In Vitro Evaluation of Feed Quality of Fermented Tithonia diversifolia with Lactobacillus bulgaricus and Persea americana miller Leaves as Forages for Goat
Abstract
Fermented Tithonia diversifolia and Persea americana miller or avocado leaves as local alternative forages for goats are potential as protein, mineral, and energy sources. Therefore, this study aimed to evaluate the effect of fermented Tithonia diversifolia (FTD) and avocado leaves (AL) combination on in vitro nutrient digestibility, rumen fluid characteristics, and methane production. This study consisted of 3 trials. Trial 1 evaluated FTD’s nutrient content with Lactobacillus bulgaricus with different durations of fermentation arranged in a completely randomized design consisting of five treatments and four replications. The treatments were T. diversifolia without fermentation and fermentation of T. diversifolia for 2, 3, 4, and 5 days. Trial 2 was in vitro evaluation on different days of fermented T. diversifolia in a completely randomized design consisting of four treatments and four replications. Trial 3 was in vitro evaluation of FTD for 5 days and AL combination, which consisted of four combinations.

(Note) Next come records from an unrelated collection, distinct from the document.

### config.mk
export PLATFORM = sky130hd
export DESIGN_NAME = if_fetch
export DESIGN_NICKNAME = d
export VERILOG_FILES = /design/src/rtl/if_fetch.sv
export SDC_FILE = /design/constraint.sdc
export NUM_CORES = 1
export LEC_CHECK = 0
export ABC_AREA = 1
export BUFFER_PORTS_ARGS = -buffer_cell sky130_fd_sc_hd__buf_2
export CORE_ASPECT_RATIO = 0.6
export CORE_UTILIZATION = 50
export CTS_BUF_LIST = sky130_fd_sc_hd__clkbuf_8
export DETAILED_ROUTE_END_ITERATION = 16
export PLACE_DENSITY = 0.74
export SLEW_MARGIN = 30
export SYNTH_ARGS = -nofsm -noshare
export SYNTH_HDL_FRONTEND = slang
export SYNTH_SLANG_ARGS = --single-unit
### constraint.sdc
create_clock -name clk -period 10 [get_ports clk]
set_clock_uncertainty 0.1 [all_clocks]
set_input_delay 0.5 -clock clk [delete_from_list [all_inputs] [get_ports clk]]
set_output_delay 0.5 -clock clk [all_outputs]
set_load 0.005 [all_outputs]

FTDAL1 = 20% FTD+80% AL; FTDAL2 = 40% FTD+60% AL; FTDAL3 = 60% FTD+40% AL; and FTDAL4 = 80% FTD+20% AL. Experimental diets were incubated using Tilley and Terry method. Fermentation of T. diversifolia using L. bulgaricus significantly increased nutrient components (p<0.01), nutrient digestibility (p<0.01), and rumen fluid characteristics (p<0.05). In vitro evaluation of FTD and AL combination significantly increased nutrient digestibility, total volatile fatty acid, ammonia concentration, total gas production, and methane production (p<0.05), but insignificantly affected pH rumen fluid. It is concluded that the combination of 80% fermented T. diversifolia and 20% avocado leaves has the potential to increase dry matter, organic matter, crude protein, cellulose digestibility, and rumen fluid characteristics, but it is not optimum to decrease total gas and methane gas production.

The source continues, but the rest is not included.